*Exercise description*. All records that follow are to be restated exactly.

-------- Working data

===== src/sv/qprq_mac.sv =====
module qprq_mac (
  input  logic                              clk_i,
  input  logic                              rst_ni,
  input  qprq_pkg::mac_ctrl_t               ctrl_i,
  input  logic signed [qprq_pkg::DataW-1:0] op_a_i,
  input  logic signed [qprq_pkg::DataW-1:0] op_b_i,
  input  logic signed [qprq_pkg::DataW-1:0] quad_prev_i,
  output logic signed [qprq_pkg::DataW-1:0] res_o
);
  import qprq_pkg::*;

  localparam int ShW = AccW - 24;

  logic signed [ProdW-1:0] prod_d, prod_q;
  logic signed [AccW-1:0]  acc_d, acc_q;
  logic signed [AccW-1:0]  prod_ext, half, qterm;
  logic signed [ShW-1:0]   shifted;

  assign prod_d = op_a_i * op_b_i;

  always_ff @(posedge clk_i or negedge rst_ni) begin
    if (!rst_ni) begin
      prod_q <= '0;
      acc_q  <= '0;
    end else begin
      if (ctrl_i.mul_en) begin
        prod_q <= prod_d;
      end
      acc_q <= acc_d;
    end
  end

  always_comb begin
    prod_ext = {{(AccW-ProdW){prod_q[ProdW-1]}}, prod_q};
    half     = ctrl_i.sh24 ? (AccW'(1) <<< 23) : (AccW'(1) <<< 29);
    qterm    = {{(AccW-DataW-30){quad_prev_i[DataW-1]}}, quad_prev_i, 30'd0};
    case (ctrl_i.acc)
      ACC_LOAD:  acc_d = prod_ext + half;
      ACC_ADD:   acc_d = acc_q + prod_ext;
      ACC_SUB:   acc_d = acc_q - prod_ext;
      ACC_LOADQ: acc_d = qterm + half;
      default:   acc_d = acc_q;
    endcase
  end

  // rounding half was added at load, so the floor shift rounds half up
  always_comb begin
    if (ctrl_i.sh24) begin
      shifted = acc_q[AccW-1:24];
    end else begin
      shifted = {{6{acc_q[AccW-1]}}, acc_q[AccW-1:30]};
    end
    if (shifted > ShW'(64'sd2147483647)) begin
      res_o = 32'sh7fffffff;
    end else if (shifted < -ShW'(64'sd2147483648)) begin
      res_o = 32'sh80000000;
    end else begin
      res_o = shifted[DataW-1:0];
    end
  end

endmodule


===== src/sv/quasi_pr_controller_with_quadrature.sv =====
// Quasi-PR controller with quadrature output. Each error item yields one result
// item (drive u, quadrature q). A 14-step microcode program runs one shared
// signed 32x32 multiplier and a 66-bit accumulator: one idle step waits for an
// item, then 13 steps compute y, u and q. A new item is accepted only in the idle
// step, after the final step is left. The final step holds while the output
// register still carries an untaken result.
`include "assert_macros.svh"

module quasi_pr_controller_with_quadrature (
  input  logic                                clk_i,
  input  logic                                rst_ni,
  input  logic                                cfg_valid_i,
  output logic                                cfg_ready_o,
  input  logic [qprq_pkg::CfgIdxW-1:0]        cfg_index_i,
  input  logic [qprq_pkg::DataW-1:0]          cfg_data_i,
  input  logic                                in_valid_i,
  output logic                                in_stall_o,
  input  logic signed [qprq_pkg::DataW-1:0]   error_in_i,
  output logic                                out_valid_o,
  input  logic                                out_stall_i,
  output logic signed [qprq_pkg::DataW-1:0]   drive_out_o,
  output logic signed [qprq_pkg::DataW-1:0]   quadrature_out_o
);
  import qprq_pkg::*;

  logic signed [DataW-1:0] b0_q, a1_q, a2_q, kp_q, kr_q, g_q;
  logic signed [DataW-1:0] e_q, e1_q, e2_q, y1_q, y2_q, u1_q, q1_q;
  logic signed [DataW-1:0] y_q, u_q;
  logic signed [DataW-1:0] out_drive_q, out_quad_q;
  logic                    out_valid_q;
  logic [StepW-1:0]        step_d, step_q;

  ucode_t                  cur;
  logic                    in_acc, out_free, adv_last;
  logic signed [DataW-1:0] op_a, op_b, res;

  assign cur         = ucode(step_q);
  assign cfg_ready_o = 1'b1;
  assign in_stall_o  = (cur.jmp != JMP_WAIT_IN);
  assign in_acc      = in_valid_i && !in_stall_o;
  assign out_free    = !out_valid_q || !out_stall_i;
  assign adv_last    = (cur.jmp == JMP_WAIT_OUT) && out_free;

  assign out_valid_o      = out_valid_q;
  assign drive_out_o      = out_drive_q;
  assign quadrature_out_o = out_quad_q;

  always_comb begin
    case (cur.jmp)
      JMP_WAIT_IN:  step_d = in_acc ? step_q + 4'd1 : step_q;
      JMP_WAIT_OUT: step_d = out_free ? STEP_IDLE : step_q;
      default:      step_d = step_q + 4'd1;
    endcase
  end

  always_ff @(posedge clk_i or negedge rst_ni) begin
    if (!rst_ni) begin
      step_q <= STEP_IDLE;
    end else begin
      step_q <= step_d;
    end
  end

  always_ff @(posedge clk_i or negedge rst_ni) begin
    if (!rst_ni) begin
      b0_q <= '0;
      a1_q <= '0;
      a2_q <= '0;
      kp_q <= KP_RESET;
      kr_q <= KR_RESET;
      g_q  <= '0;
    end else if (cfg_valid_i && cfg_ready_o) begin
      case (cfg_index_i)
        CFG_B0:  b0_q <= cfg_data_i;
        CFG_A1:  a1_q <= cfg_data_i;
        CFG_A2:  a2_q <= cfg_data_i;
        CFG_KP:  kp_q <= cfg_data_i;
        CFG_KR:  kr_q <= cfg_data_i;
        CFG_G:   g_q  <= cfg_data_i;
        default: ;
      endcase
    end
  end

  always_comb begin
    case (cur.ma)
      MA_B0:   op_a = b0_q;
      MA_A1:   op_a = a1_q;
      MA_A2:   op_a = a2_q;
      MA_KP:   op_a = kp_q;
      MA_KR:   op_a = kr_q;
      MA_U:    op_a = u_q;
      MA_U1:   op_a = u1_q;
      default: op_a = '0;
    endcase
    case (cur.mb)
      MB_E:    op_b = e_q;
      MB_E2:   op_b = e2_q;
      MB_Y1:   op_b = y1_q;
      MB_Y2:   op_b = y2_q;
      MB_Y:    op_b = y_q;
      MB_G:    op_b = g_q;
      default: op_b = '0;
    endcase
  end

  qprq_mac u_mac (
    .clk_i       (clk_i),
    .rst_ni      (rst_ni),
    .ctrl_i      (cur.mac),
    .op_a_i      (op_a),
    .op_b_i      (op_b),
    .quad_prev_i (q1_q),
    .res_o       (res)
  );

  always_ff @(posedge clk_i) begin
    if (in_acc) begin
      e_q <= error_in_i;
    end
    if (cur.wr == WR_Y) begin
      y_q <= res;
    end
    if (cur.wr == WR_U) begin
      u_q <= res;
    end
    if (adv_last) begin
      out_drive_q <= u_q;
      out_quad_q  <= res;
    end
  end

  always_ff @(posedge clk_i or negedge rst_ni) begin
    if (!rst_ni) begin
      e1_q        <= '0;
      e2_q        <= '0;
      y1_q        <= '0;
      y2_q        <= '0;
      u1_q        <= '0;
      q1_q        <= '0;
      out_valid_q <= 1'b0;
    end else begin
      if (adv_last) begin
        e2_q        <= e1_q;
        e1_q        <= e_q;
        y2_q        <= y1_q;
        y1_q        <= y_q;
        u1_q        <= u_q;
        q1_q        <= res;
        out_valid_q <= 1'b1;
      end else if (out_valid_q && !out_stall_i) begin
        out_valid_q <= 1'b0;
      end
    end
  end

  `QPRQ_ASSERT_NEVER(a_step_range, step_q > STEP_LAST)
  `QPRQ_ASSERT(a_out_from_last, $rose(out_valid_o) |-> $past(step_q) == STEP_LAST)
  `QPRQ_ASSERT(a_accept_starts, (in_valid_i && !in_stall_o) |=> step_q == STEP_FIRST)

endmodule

----------------

*Exercise solution*.
===== src/sv/qprq_mac.sv =====
module qprq_mac (
  input  logic                              clk_i,
  input  logic                              rst_ni,
  input  qprq_pkg::mac_ctrl_t               ctrl_i,
  input  logic signed [qprq_pkg::DataW-1:0] op_a_i,
  input  logic signed [qprq_pkg::DataW-1:0] op_b_i,
  input  logic signed [qprq_pkg::DataW-1:0] quad_prev_i,
  output logic signed [qprq_pkg::DataW-1:0] res_o
);
  import qprq_pkg::*;

  localparam int ShW = AccW - 24;

  logic signed [ProdW-1:0] prod_d, prod_q;
  logic signed [AccW-1:0]  acc_d, acc_q;
  logic signed [AccW-1:0]  prod_ext, half, qterm;
  logic signed [ShW-1:0]   shifted;

  assign prod_d = op_a_i * op_b_i;

  always_ff @(posedge clk_i or negedge rst_ni) begin
    if (!rst_ni) begin
      prod_q <= '0;
      acc_q  <= '0;
    end else begin
      if (ctrl_i.mul_en) begin
        prod_q <= prod_d;
      end
      acc_q <= acc_d;
    end
  end

  always_comb begin
    prod_ext = {{(AccW-ProdW){prod_q[ProdW-1]}}, prod_q};
    half     = ctrl_i.sh24 ? (AccW'(1) <<< 23) : (AccW'(1) <<< 29);
    qterm    = {{(AccW-DataW-30){quad_prev_i[DataW-1]}}, quad_prev_i, 30'd0};
    case (ctrl_i.acc)
      ACC_LOAD:  acc_d = prod_ext + half;
      ACC_ADD:   acc_d = acc_q + prod_ext;
      ACC_SUB:   acc_d = acc_q - prod_ext;
      ACC_LOADQ: acc_d = qterm + half;
      default:   acc_d = acc_q;
    endcase
  end

  // rounding half was added at load, so the floor shift rounds half up
  always_comb begin
    if (ctrl_i.sh24) begin
      shifted = acc_q[AccW-1:24];
    end else begin
      shifted = {{6{acc_q[AccW-1]}}, acc_q[AccW-1:30]};
    end
    if (shifted > ShW'(64'sd2147483647)) begin
      res_o = 32'sh7fffffff;
    end else if (shifted < -ShW'(64'sd2147483648)) begin
      res_o = 32'sh80000000;
    end else begin
      res_o = shifted[DataW-1:0];
    end
  end

endmodule


===== src/sv/quasi_pr_controller_with_quadrature.sv =====
// Quasi-PR controller with quadrature output. Each error item yields one result
// item (drive u, quadrature q). A 14-step microcode program runs one shared
// signed 32x32 multiplier and a 66-bit accumulator: one idle step waits for an
// item, then 13 steps compute y, u and q. A new item is accepted only in the idle
// step, after the final step is left. The final step holds while the output
// register still carries an untaken result.
`include "assert_macros.svh"

module quasi_pr_controller_with_quadrature (
  input  logic                                clk_i,
  input  logic                                rst_ni,
  input  logic                                cfg_valid_i,
  output logic                                cfg_ready_o,
  input  logic [qprq_pkg::CfgIdxW-1:0]        cfg_index_i,
  input  logic [qprq_pkg::DataW-1:0]          cfg_data_i,
  input  logic                                in_valid_i,
  output logic                                in_stall_o,
  input  logic signed [qprq_pkg::DataW-1:0]   error_in_i,
  output logic                                out_valid_o,
  input  logic                                out_stall_i,
  output logic signed [qprq_pkg::DataW-1:0]   drive_out_o,
  output logic signed [qprq_pkg::DataW-1:0]   quadrature_out_o
);
  import qprq_pkg::*;

  logic signed [DataW-1:0] b0_q, a1_q, a2_q, kp_q, kr_q, g_q;
  logic signed [DataW-1:0] e_q, e1_q, e2_q, y1_q, y2_q, u1_q, q1_q;
  logic signed [DataW-1:0] y_q, u_q;
  logic signed [DataW-1:0] out_drive_q, out_quad_q;
  logic                    out_valid_q;
  logic [StepW-1:0]        step_d, step_q;

  ucode_t                  cur;
  logic                    in_acc, out_free, adv_last;
  logic signed [DataW-1:0] op_a, op_b, res;

  assign cur         = ucode(step_q);
  assign cfg_ready_o = 1'b1;
  assign in_stall_o  = (cur.jmp != JMP_WAIT_IN);
  assign in_acc      = in_valid_i && !in_stall_o;
  assign out_free    = !out_valid_q || !out_stall_i;
  assign adv_last    = (cur.jmp == JMP_WAIT_OUT) && out_free;

  assign out_valid_o      = out_valid_q;
  assign drive_out_o      = out_drive_q;
  assign quadrature_out_o = out_quad_q;

  always_comb begin
    case (cur.jmp)
      JMP_WAIT_IN:  step_d = in_acc ? step_q + 4'd1 : step_q;
      JMP_WAIT_OUT: step_d = out_free ? STEP_IDLE : step_q;
      default:      step_d = step_q + 4'd1;
    endcase
  end

  always_ff @(posedge clk_i or negedge rst_ni) begin
    if (!rst_ni) begin
      step_q <= STEP_IDLE;
    end else begin
      step_q <= step_d;
    end
  end

  always_ff @(posedge clk_i or negedge rst_ni) begin
    if (!rst_ni) begin
      b0_q <= '0;
      a1_q <= '0;
      a2_q <= '0;
      kp_q <= KP_RESET;
      kr_q <= KR_RESET;
      g_q  <= '0;
    end else if (cfg_valid_i && cfg_ready_o) begin
      case (cfg_index_i)
        CFG_B0:  b0_q <= cfg_data_i;
        CFG_A1:  a1_q <= cfg_data_i;
        CFG_A2:  a2_q <= cfg_data_i;
        CFG_KP:  kp_q <= cfg_data_i;
        CFG_KR:  kr_q <= cfg_data_i;
        CFG_G:   g_q  <= cfg_data_i;
        default: ;
      endcase
    end
  end

  always_comb begin
    case (cur.ma)
      MA_B0:   op_a = b0_q;
      MA_A1:   op_a = a1_q;
      MA_A2:   op_a = a2_q;
      MA_KP:   op_a = kp_q;
      MA_KR:   op_a = kr_q;
      MA_U:    op_a = u_q;
      MA_U1:   op_a = u1_q;
      default: op_a = '0;
    endcase
    case (cur.mb)
      MB_E:    op_b = e_q;
      MB_E2:   op_b = e2_q;
      MB_Y1:   op_b = y1_q;
      MB_Y2:   op_b = y2_q;
      MB_Y:    op_b = y_q;
      MB_G:    op_b = g_q;
      default: op_b = '0;
    endcase
  end

  qprq_mac u_mac (
    .clk_i       (clk_i),
    .rst_ni      (rst_ni),
    .ctrl_i      (cur.mac),
    .op_a_i      (op_a),
    .op_b_i      (op_b),
    .quad_prev_i (q1_q),
    .res_o       (res)
  );

  always_ff @(posedge clk_i) begin
    if (in_acc) begin
      e_q <= error_in_i;
    end
    if (cur.wr == WR_Y) begin
      y_q <= res;
    end
    if (cur.wr == WR_U) begin
      u_q <= res;
    end
    if (adv_last) begin
      out_drive_q <= u_q;
      out_quad_q  <= res;
    end
  end

  always_ff @(posedge clk_i or negedge rst_ni) begin
    if (!rst_ni) begin
      e1_q        <= '0;
      e2_q        <= '0;
      y1_q        <= '0;
      y2_q        <= '0;
      u1_q        <= '0;
      q1_q        <= '0;
      out_valid_q <= 1'b0;
    end else begin
      if (adv_last) begin
        e2_q        <= e1_q;
        e1_q        <= e_q;
        y2_q        <= y1_q;
        y1_q        <= y_q;
        u1_q        <= u_q;
        q1_q        <= res;
        out_valid_q <= 1'b1;
      end else if (out_valid_q && !out_stall_i) begin
        out_valid_q <= 1'b0;
      end
    end
  end

  `QPRQ_ASSERT_NEVER(a_step_range, step_q > STEP_LAST)
  `QPRQ_ASSERT(a_out_from_last, $rose(out_valid_o) |-> $past(step_q) == STEP_LAST)
  `QPRQ_ASSERT(a_accept_starts, (in_valid_i && !in_stall_o) |=> step_q == STEP_FIRST)

endmodule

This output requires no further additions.